# silver extraction



## golddie (Jun 10, 2009)

I am planning to start silver extraction business part time from waste photographic hypo solution.

This book was recommended

Recovering Silver from Photographic Materials
(Paperback, 1979)

Author: Eastman Kodak Company
-----------
It is expensive, is there something similar but free

---------
On this site
http://www.pneac.org/virtualflexoplant/PageInfo.asp?ID=20&F=1
The different methods are explained

If I was to recover by using this method
Electolytic Recovery 
would I have to 


Pass the liquid from a bucket to also have
Metallic Replacement 

I have a lot of questions This is just a few of them
So far I feel very fortunate to have found this site.
If I can start making some kind of an income fro this I woul
be even more fortunate
Thanks


----------



## Harold_V (Jun 12, 2009)

This is not intended to be a discouraging post---but give some serious thought to the diminishing silver photographic market before you make a decision to supplement your income that way. Digital photography is spilling over to even the health care industries now, so the use of silver is on a serious decline. Unless you have already established a ready source, you may be wasting your time. 

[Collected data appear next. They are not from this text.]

Context: an optimization exercise on an open-source flow, tuned for small area, a short achievable clock period and few clock cycles. The choices shown serve that exercise and are no tape-out recipe. Where RTL was checked, it was by simulation tests only, not by an equivalence proof against the original. Power figures rest on the tool's default switching activity, not on a simulated workload.

== run M ==
Design lsxgt_value_encoder, start of the top module:
module lsxgt_value_encoder (
    input  wire        clk,
    input  wire        rst,         
    input  wire [2:0]  dt,          
    input  wire        in_valid,
    output wire        in_ready,
    input  wire [7:0]  in_data,     
    input  wire        in_end,      
    output wire        out_valid,
    input  wire        out_ready,
    output wire [7:0]  out_data,    
    output wire        out_end,     
    output wire [1:0]  out_err,     
    output wire [15:0] out_pos      
);
Settings: LEC_CHECK=0, CAP_MARGIN=20, CORE_MARGIN=2, CORE_UTILIZATION=40, SLEW_MARGIN=20; clock period 5.0 ns.
run.sh (not shown) runs the stock make flow with config.mk's settings and CLKGATE_MAP_FILE= SYNTH_SCRIPT=/design/flow/synth_recipe.tcl, a recipe that flattens the netlist after the stock synthesis.
### run M -> run X
-- flow/design.v --
<<< run M, line 59
        reg        h0;
        for (j = 0; j < 8; j = j + 1) begin
            v  = ps[9*j +: 9];
            vp = (j == 0) ? 9'd0 : ps[9*(j-1) +: 9];
            b  = (j == 0) ? in_data[3:0] : carry10(vp);
            s  = {v[5:0], 3'd0} + {v[7:0], 1'd0} + {5'd0, b};
            h0 = v[5] ^ v[7] ^ (({1'b0, v[4:0]} + {1'b0, v[6:2]}) >> 5);
            if (fresh)
                n_ps[9*j +: 9] = (j == 0) ? {5'd0, in_data[3:0]} : 9'd0;
            else
                n_ps[9*j +: 9] = {s[8] ^ h0, s[7:0]};
        end
        ovf_set = !fresh && (ps[71:63] >= 9'd26);
>>> run X, line 59
        reg        h0;
        for (j = 0; j < 8; j = j + 1) begin
            v  = fresh ? 9'd0 : ps[9*j +: 9];
            vp = (fresh || j == 0) ? 9'd0 : ps[9*(j-1) +: 9];
            b  = (j == 0) ? in_data[3:0] : carry10(vp);
            s  = {v[5:0], 3'd0} + {v[7:0], 1'd0} + {5'd0, b};
            h0 = v[5] ^ v[7] ^ (({1'b0, v[4:0]} + {1'b0, v[6:2]}) >> 5);
            n_ps[9*j +: 9] = {s[8] ^ h0, s[7:0]};
        end
        ovf_set = !fresh && (ps[71:63] >= 9'd26);
[summary]
- Standby leakage power, run X and run M: larger value in run X
- The synthesized cell area of run X exceeds that of run M by 150 um^2.
- In the tables for run X and run M, area overhead of the layout relative to synthesis reads lower with run X.
- Run X has portion of total power attributed to combinational logic below what run M had.
- Summary of the comparison: end-of-flow core utilization is lower in run X, relative to run M.
- The lower proportion of cell area occupied by multi-input gates came out of run X.
- The post-synthesis sequential area ratio reported for run X is smaller than that of run M by 0.52 points.
- Comparing run X and run M, the higher synthesized cell count was measured on run X.
- Run X: clock period minus final worst setup slack 300 ps above run M
No functional check of the RTL was part of any run of this note.
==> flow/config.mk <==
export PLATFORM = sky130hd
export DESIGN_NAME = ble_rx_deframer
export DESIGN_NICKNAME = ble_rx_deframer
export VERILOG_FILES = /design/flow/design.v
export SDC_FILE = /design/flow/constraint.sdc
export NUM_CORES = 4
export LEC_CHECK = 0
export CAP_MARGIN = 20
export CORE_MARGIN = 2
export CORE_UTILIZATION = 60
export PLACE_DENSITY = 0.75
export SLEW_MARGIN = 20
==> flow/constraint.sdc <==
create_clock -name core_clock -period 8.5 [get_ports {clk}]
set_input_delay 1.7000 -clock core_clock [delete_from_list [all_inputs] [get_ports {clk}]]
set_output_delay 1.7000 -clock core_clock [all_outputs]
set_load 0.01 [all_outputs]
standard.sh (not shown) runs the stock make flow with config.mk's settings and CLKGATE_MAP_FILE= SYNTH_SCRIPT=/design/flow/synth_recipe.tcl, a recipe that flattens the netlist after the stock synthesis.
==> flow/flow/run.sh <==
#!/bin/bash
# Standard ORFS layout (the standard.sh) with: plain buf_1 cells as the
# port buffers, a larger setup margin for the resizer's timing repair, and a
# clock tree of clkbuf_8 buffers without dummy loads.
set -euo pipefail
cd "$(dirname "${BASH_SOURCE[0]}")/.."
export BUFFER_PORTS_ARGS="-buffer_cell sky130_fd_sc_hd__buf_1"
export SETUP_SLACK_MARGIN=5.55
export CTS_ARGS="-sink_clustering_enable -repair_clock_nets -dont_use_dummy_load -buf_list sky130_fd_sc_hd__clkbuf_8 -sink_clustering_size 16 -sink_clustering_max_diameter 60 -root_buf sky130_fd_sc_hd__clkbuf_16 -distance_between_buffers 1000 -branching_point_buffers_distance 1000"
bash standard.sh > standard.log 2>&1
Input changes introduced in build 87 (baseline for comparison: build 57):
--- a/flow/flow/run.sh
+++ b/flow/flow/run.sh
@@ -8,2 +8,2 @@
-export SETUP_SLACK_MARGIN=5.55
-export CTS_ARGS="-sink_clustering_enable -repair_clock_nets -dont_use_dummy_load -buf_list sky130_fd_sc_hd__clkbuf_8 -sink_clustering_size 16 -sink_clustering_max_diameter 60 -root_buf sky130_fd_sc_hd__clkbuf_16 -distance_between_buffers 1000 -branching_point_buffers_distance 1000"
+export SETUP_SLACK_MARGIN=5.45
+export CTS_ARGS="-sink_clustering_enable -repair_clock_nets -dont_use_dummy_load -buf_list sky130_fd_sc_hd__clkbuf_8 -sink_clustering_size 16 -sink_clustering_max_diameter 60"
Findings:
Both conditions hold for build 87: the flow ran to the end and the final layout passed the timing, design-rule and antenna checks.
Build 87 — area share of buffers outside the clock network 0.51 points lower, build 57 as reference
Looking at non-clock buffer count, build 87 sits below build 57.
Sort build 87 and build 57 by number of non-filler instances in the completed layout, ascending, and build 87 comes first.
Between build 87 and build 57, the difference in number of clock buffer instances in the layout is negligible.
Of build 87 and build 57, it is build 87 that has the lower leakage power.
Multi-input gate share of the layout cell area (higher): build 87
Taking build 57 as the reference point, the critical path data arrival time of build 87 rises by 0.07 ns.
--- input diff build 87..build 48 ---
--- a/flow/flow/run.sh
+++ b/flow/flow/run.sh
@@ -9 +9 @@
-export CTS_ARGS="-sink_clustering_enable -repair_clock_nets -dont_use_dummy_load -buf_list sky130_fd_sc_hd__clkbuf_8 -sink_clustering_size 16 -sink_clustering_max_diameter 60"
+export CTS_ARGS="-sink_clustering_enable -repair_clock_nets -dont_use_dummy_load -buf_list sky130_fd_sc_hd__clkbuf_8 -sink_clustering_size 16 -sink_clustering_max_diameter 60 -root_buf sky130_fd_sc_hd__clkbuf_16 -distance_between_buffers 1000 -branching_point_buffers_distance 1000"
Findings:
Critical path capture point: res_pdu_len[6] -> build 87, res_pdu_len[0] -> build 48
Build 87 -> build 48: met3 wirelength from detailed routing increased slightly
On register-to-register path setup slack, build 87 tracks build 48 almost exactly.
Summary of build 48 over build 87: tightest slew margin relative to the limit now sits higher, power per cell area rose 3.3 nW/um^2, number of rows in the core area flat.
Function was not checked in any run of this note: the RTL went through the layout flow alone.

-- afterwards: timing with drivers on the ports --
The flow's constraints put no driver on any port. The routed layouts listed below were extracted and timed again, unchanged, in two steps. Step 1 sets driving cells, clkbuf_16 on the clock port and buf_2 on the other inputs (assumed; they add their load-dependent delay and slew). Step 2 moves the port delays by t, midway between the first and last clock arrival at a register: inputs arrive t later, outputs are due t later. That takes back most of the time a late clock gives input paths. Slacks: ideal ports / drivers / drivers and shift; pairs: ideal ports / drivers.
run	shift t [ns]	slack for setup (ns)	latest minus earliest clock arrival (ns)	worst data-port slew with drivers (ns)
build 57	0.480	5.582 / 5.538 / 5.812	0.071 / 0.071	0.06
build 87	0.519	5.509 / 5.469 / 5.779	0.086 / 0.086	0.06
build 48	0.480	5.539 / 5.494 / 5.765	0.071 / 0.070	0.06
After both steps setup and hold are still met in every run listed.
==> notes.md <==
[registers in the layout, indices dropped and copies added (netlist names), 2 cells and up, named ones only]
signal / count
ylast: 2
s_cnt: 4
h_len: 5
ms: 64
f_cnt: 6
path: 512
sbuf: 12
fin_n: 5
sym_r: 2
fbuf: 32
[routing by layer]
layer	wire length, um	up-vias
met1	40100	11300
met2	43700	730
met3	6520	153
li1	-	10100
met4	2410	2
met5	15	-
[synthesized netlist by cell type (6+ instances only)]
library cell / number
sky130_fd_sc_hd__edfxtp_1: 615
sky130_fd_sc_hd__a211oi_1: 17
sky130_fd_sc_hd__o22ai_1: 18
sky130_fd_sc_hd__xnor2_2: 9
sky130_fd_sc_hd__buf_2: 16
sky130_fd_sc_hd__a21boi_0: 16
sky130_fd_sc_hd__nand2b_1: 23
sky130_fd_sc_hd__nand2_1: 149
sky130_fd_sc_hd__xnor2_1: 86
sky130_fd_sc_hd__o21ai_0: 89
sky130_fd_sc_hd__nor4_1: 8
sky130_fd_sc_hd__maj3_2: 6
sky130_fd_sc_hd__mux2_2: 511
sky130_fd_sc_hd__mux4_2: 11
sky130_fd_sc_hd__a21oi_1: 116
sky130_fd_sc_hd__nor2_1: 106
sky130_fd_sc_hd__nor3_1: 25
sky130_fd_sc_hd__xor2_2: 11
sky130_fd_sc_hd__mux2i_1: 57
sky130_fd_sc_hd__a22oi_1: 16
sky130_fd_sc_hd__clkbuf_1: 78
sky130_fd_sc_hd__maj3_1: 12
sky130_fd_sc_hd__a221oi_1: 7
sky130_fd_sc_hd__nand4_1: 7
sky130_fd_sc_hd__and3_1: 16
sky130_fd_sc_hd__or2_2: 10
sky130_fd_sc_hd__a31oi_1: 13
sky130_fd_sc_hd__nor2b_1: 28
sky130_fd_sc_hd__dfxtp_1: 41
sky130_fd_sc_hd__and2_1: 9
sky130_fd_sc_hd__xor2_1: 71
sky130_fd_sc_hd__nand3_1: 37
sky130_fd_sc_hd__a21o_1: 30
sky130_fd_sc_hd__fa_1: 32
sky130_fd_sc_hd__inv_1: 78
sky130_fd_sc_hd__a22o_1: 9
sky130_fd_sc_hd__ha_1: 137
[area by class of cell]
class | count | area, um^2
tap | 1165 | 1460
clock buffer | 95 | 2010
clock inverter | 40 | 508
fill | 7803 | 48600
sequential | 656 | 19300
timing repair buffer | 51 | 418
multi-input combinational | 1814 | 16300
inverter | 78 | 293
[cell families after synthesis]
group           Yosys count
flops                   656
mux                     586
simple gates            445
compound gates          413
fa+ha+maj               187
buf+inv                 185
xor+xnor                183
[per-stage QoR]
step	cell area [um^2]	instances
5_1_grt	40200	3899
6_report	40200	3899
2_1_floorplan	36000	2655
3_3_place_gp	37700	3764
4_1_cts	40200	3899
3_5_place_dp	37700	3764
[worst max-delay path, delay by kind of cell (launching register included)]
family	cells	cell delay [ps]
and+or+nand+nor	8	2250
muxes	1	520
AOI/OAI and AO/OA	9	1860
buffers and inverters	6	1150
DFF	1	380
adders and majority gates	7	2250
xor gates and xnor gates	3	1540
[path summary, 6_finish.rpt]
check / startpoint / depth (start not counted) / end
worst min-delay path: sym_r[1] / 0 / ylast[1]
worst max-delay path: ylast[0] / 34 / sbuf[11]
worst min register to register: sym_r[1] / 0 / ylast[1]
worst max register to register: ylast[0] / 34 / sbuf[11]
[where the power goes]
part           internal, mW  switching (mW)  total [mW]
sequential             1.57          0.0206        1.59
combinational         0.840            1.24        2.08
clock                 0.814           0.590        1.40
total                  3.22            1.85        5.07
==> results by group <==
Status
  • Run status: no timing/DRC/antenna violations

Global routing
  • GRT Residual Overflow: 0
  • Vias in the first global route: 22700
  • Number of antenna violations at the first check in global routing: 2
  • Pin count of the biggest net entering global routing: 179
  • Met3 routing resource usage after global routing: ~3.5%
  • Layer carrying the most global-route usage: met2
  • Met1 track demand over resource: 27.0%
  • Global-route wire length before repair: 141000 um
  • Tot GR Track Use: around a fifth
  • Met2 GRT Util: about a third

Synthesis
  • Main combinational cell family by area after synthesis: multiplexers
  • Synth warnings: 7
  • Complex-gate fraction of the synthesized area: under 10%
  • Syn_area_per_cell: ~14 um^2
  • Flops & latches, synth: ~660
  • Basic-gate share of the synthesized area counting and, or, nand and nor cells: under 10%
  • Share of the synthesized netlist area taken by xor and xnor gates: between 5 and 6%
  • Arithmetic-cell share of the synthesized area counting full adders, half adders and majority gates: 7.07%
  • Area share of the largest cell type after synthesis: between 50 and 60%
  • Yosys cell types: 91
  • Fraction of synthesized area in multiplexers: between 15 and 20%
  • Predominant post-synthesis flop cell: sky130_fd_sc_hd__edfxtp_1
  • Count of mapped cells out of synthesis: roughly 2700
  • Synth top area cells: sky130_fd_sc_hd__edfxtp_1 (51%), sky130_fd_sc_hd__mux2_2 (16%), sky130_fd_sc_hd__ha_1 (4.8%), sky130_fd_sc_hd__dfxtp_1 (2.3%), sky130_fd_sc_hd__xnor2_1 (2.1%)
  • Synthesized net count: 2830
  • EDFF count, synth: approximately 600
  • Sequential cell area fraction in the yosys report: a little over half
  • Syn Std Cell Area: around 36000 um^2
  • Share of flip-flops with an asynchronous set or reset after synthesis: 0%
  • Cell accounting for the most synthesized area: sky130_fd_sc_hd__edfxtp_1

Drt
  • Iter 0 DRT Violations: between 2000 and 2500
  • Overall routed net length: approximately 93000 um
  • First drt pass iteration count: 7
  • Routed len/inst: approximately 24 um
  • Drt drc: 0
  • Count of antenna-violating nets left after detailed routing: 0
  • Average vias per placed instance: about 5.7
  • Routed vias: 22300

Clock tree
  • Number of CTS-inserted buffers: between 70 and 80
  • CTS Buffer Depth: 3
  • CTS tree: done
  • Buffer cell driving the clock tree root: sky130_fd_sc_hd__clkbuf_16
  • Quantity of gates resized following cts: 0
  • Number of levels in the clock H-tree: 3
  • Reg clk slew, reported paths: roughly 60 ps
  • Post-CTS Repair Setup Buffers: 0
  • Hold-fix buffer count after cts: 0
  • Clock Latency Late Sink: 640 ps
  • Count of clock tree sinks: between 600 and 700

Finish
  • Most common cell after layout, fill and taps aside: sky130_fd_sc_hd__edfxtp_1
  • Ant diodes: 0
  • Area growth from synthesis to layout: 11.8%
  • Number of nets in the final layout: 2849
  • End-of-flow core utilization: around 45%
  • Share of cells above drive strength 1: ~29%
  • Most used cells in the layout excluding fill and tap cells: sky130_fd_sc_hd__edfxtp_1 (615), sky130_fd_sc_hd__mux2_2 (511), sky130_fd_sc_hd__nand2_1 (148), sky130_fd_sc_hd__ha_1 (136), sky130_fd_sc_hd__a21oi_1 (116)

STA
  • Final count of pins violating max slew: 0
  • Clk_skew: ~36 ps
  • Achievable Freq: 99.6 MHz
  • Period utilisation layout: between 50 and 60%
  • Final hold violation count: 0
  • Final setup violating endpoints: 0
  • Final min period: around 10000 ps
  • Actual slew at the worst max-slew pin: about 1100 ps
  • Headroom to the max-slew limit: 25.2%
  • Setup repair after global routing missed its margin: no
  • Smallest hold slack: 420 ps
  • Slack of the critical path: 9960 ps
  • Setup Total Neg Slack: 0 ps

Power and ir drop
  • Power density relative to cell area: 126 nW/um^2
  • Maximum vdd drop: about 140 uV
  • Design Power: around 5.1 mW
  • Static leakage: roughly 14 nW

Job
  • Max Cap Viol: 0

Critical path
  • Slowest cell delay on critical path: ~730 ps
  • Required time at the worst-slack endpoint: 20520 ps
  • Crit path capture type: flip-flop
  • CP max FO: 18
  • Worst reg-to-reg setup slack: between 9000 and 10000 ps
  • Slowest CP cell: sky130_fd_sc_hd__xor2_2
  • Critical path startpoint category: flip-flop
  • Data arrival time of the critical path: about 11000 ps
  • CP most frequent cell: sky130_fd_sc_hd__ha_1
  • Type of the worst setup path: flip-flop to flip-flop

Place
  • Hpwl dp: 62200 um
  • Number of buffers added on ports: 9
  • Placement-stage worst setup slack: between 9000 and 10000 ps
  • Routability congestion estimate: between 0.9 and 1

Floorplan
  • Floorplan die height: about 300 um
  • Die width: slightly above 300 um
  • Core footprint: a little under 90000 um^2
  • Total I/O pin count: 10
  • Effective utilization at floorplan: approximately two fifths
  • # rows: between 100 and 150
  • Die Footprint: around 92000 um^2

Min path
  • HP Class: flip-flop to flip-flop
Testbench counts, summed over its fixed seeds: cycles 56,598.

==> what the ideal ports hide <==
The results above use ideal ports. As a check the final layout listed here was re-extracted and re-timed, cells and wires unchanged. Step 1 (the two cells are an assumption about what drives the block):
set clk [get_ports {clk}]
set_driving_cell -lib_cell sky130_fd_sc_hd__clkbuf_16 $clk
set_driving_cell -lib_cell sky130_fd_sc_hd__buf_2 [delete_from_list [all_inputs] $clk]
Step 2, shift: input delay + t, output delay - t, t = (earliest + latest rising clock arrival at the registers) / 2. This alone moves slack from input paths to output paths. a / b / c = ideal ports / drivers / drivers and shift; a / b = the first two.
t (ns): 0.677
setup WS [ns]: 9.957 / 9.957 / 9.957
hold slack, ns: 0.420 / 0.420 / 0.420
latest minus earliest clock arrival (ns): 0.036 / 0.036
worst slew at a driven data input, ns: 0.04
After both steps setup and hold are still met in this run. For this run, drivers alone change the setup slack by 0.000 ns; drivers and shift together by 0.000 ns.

Recovering and processing silver from any of the photographic industries would be a fun and interesting hobby, just don't count on making money, especially at first, when you're in the learning curve and trying to establish a working system and rhythm. Even if you enjoy success, it could take years before it was profitable. 

I know refining can go from a hobby to a full time job. Mine did----but it takes a long time. I had a good and reliable income, so I looked upon my refining as nothing more than a distraction from my work. I was literally forced to refine full time. Not everyone will be so fortunate. 

Harold


----------



## golddie (Jun 12, 2009)

Hi Harold!
Thanks for you help.
I do not have companies ready to give me this kind of contract work
I agree with you that everything is going digital
The reason I got encouraged is because I was at a bullion dealer a few times and there were people bring kilos 
of silver from this kind of stuff
But like you said there is already a lot of people doing this and I should concentrate on other ways to make money

For example I was thinking of doing refining in a downtown building in a big city.
I learned that you cant dump the discarded solution into the plumbing
Also if it takes a few days to refine gold and you cant place this solution in a vault.
There is risk of theft

I do not have work and what do you suggest I do
Thanks


----------



## qst42know (Jun 12, 2009)

If you want to corrode your vault shut permanently you can keep it in one. :lol: 

I can picture bad things happening if you keep your solutions in your vault. I don't think that would be a good idea.


----------



## Harold_V (Jun 13, 2009)

golddie said:


> There is risk of theft


That there is! I was burglarized more than once, but they never were successful in stealing anything of value until we moved to Washington. A local junkie ripped us off when we left town to deal with the estate of a deceased friend. Susan, my wife of almost 32 years, lost almost all of her gold jewelry, as did I. Lots of memories gone forever. The cops know who did it, but didn't catch him with any of the goods. He admitted to being on our property---helping them "find the buried dynamite" I have. :roll: 



> I do not have work and what do you suggest I do


Very sorry to hear that. You are not alone, it appears. 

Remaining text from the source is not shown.